* Exercise *
Work through the material below line by line and say how many lines include the word "Warnings". Only the number, please.

-- Exercise materials follows --

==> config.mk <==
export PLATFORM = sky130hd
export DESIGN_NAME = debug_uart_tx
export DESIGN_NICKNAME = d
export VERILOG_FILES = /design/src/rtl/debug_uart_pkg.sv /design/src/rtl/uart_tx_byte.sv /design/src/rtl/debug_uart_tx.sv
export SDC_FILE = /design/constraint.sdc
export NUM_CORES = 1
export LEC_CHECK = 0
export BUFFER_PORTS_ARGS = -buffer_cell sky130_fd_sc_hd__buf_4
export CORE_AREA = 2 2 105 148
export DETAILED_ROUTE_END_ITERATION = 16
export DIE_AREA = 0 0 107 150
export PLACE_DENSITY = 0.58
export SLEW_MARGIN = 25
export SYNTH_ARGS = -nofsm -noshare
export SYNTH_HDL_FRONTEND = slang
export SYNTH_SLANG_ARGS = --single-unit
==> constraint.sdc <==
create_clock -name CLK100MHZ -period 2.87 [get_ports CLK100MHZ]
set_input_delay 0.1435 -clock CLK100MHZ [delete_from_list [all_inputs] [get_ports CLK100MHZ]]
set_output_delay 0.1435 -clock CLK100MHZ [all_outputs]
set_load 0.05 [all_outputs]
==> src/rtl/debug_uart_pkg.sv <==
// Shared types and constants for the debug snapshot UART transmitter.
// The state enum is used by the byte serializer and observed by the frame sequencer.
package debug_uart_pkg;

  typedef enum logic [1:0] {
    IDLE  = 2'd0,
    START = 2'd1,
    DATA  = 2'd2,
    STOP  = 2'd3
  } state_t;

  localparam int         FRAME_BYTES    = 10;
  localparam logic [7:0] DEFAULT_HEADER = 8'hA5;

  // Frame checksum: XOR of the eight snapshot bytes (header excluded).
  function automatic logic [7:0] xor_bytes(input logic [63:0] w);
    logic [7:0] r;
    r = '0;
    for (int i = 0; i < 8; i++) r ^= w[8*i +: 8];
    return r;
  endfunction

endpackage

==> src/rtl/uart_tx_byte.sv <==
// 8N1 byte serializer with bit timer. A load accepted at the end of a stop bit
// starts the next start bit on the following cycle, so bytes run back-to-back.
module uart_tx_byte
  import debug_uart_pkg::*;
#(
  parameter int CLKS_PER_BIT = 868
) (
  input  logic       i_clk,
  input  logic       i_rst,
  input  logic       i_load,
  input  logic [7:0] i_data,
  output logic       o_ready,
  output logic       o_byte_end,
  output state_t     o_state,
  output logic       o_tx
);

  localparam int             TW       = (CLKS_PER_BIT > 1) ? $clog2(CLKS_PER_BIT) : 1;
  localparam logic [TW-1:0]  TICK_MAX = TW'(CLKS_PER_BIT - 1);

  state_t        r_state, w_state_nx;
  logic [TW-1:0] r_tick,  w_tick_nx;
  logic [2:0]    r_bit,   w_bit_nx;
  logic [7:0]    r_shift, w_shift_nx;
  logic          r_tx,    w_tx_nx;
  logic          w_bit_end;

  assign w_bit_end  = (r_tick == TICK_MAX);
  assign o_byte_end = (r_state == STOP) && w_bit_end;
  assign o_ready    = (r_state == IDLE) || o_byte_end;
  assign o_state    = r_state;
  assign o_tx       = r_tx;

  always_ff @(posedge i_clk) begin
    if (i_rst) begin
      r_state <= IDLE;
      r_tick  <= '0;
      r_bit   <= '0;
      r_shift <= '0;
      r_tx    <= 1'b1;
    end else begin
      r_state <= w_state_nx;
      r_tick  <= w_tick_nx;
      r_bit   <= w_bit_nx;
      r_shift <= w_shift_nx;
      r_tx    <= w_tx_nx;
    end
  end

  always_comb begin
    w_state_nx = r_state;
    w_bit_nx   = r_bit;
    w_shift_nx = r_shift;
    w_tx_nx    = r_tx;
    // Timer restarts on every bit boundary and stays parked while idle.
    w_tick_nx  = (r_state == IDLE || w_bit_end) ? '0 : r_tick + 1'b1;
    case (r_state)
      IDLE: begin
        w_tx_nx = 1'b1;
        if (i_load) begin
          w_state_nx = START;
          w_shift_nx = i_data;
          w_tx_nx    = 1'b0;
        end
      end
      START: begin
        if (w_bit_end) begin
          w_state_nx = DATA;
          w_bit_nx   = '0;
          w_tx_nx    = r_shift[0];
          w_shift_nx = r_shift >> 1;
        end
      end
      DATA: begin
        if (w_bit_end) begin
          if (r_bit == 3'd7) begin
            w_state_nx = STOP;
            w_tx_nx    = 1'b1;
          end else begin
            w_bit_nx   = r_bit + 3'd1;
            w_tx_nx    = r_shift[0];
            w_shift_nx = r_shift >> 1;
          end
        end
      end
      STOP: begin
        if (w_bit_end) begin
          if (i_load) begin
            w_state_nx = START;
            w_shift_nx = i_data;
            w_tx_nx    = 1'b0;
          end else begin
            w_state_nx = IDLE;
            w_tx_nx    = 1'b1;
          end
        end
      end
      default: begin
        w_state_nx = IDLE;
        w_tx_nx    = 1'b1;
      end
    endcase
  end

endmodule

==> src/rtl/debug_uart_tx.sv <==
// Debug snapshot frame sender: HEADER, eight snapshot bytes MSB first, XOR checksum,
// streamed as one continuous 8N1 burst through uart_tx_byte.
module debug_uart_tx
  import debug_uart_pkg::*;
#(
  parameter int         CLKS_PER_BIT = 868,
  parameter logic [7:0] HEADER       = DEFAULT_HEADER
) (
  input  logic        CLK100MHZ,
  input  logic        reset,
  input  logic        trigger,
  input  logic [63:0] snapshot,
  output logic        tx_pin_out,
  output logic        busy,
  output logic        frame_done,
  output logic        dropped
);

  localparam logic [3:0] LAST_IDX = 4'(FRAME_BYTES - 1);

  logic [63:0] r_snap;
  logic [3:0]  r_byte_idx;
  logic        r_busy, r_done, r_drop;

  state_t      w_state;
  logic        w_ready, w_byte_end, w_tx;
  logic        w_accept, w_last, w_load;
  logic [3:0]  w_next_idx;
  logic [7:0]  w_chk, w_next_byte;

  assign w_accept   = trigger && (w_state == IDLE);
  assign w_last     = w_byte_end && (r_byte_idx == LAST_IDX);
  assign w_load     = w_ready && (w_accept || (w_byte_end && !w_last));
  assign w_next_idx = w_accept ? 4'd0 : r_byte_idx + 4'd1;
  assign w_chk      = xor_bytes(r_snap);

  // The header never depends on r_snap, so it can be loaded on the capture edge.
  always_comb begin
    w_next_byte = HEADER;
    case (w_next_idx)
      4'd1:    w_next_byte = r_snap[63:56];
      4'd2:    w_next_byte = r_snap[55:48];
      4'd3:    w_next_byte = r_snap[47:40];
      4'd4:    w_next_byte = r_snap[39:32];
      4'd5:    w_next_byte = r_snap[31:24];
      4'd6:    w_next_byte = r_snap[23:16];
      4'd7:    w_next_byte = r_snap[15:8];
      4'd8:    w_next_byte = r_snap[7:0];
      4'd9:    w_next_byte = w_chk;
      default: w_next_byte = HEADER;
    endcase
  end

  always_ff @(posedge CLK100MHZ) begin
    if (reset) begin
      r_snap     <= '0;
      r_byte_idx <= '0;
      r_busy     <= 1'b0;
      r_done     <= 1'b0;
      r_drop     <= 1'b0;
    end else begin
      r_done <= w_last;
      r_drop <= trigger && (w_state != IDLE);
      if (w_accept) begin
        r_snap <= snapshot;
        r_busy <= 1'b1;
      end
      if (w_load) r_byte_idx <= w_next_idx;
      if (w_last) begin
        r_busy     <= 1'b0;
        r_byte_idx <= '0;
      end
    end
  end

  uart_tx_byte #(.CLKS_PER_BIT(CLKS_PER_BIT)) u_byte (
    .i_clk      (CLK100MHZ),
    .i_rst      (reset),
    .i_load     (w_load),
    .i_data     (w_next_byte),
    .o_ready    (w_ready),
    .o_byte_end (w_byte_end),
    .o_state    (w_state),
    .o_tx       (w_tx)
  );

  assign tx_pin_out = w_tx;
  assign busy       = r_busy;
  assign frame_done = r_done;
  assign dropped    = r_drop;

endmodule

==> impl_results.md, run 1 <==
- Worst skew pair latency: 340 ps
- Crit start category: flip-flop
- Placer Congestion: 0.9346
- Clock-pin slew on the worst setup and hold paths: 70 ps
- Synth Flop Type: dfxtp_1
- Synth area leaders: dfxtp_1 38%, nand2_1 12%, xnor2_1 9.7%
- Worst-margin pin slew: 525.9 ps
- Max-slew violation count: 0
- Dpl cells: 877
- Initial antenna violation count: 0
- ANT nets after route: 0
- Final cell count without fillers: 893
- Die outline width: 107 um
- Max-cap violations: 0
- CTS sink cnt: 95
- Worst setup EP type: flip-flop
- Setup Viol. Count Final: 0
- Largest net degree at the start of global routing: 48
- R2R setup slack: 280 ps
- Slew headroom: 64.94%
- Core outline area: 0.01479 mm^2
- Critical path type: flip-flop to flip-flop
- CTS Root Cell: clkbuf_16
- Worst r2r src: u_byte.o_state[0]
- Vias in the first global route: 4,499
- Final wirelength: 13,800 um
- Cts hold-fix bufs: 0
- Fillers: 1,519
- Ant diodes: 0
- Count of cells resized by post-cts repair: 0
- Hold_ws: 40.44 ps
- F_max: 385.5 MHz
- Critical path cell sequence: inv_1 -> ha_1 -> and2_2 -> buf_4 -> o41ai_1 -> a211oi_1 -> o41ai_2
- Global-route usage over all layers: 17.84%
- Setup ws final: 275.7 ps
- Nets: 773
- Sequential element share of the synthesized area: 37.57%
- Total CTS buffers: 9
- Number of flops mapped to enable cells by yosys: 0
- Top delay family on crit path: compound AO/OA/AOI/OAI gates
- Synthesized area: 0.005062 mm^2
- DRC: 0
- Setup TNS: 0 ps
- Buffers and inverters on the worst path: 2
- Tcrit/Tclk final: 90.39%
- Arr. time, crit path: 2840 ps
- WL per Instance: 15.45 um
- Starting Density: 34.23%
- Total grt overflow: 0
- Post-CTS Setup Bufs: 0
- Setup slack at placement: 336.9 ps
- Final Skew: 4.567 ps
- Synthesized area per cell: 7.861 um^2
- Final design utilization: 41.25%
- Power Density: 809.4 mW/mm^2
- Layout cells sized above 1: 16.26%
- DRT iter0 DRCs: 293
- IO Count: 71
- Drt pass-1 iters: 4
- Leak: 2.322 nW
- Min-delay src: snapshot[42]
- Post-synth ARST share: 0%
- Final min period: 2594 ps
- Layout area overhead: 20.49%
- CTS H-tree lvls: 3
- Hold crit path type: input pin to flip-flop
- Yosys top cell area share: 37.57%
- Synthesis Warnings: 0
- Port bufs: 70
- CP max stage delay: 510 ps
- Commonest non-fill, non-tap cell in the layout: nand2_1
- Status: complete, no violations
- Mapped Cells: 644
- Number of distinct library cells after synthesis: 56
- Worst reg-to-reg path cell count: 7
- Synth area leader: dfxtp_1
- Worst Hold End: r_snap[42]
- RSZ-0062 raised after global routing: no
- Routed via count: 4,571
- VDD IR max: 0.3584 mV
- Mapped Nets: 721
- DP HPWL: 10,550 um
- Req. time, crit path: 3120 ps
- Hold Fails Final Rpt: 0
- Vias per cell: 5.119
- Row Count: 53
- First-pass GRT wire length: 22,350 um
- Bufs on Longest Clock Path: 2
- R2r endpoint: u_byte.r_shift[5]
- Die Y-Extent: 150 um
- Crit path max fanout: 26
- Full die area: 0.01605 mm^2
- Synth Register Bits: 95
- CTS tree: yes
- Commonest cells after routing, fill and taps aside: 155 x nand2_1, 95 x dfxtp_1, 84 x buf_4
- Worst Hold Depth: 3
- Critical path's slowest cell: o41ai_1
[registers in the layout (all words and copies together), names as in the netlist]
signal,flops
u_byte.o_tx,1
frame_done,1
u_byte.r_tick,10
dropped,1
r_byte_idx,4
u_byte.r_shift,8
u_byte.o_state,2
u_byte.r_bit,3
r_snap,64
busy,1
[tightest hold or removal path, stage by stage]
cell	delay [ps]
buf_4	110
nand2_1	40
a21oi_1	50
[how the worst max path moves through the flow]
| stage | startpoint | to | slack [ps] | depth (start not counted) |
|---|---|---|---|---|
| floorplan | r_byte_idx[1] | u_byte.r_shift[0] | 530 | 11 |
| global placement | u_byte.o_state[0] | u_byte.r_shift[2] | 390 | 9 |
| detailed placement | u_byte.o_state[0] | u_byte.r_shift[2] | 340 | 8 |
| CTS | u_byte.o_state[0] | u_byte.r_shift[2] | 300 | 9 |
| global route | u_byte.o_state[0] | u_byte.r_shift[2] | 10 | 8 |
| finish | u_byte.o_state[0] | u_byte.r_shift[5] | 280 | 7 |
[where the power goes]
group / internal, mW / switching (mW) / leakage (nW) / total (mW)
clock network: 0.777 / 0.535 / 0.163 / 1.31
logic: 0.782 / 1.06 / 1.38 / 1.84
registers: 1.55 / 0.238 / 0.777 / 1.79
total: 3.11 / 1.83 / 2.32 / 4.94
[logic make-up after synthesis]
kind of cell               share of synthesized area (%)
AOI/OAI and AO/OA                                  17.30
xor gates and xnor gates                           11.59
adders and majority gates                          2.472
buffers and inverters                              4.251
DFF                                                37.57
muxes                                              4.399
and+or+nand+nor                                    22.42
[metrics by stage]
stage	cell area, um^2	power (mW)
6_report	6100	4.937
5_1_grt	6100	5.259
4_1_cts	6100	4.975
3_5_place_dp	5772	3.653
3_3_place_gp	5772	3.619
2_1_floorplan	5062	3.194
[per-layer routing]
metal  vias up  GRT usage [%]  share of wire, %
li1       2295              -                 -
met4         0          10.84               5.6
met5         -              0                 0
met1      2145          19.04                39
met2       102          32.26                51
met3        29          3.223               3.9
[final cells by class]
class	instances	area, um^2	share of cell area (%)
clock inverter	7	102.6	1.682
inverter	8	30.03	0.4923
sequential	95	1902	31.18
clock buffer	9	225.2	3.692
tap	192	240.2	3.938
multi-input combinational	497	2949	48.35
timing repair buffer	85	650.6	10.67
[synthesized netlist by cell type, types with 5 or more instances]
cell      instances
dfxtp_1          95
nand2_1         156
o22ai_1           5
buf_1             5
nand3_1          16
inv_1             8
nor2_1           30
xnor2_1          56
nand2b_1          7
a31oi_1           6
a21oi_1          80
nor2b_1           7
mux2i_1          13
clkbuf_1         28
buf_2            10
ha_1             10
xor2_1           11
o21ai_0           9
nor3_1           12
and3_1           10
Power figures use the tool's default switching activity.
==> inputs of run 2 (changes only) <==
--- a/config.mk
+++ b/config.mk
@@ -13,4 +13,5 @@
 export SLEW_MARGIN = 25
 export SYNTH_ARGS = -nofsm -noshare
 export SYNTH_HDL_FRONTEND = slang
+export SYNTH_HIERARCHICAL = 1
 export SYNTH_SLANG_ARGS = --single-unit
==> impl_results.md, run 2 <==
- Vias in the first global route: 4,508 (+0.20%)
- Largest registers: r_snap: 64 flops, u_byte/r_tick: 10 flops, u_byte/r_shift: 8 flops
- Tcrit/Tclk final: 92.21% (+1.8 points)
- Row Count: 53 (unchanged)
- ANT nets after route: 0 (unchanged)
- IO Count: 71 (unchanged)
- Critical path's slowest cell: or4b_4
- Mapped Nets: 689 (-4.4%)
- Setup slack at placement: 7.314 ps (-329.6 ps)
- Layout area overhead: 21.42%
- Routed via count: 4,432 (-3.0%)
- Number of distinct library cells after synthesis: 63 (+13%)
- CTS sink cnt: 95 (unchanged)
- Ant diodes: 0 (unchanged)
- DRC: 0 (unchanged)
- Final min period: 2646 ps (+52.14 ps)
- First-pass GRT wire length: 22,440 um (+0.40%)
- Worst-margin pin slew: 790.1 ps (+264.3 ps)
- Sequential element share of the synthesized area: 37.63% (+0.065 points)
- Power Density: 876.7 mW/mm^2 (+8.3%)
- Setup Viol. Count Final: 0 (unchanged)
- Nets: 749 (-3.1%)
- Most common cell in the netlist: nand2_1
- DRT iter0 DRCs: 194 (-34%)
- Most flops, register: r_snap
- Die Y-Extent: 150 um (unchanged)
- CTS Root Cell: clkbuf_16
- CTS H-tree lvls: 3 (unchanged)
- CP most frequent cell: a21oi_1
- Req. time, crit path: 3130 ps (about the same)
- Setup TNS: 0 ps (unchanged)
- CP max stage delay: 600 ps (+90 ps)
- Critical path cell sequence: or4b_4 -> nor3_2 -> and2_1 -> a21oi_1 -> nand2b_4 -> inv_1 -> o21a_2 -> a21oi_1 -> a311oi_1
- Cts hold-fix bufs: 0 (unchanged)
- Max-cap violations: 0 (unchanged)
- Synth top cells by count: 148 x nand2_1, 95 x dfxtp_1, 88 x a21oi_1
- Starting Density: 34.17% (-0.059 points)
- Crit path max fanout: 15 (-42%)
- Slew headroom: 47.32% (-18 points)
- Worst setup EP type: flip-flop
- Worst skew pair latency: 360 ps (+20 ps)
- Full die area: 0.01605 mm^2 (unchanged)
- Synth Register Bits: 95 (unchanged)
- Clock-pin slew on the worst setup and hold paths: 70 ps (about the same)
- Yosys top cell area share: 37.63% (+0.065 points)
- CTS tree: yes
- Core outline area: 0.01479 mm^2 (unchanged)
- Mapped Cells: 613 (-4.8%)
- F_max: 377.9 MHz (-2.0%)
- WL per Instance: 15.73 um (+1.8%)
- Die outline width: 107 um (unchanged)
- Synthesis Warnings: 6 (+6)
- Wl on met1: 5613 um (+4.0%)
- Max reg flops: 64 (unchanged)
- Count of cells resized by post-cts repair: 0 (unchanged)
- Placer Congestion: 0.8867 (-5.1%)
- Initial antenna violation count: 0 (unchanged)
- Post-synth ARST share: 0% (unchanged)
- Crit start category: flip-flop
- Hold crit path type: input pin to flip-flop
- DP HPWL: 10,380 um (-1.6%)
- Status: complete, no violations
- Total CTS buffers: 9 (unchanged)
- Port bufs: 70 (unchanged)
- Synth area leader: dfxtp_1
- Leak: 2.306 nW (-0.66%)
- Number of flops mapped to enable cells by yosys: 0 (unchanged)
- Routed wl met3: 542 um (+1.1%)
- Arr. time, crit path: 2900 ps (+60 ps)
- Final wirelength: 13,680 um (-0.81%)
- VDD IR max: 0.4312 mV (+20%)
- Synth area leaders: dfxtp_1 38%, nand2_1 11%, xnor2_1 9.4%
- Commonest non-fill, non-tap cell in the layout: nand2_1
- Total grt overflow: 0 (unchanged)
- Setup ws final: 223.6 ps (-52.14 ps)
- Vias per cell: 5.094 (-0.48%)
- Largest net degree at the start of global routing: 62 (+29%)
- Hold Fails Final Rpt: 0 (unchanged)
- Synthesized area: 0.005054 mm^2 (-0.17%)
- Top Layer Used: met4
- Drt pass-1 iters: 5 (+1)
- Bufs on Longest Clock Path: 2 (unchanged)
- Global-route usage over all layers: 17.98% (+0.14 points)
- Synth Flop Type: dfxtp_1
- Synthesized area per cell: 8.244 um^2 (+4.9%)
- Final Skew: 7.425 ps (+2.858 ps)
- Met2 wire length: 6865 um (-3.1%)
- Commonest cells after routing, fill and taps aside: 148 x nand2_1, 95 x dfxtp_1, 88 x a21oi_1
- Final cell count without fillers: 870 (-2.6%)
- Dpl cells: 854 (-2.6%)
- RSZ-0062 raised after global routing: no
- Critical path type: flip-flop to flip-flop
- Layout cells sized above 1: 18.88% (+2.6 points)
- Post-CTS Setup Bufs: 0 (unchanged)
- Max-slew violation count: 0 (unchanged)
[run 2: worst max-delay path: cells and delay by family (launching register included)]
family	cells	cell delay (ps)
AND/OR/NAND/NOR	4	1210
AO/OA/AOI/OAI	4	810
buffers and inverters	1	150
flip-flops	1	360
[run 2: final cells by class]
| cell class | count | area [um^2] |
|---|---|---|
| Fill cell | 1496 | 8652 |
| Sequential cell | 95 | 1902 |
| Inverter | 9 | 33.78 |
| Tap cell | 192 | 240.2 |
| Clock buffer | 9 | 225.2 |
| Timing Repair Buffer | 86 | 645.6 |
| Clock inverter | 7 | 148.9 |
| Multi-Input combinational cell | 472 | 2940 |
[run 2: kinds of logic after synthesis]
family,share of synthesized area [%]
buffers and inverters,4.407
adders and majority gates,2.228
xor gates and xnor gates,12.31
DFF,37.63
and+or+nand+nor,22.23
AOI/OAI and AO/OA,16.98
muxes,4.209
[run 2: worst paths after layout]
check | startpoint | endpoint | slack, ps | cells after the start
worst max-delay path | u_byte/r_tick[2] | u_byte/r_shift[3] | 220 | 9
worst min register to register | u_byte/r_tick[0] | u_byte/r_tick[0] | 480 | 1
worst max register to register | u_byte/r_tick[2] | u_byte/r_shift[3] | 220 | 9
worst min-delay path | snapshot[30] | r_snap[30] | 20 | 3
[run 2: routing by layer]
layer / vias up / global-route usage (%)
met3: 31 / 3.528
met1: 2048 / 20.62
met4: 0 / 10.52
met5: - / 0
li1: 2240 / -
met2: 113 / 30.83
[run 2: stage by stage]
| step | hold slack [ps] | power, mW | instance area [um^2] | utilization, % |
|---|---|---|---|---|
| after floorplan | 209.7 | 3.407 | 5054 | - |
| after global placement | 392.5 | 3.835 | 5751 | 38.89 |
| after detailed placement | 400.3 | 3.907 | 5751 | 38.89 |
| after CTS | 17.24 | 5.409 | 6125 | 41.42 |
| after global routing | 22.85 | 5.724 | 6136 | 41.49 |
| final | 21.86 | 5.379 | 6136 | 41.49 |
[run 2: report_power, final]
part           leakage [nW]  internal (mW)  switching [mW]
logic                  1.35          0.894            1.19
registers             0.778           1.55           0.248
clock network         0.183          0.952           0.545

-- Exercise materials concluded --

* Exercise answer *
2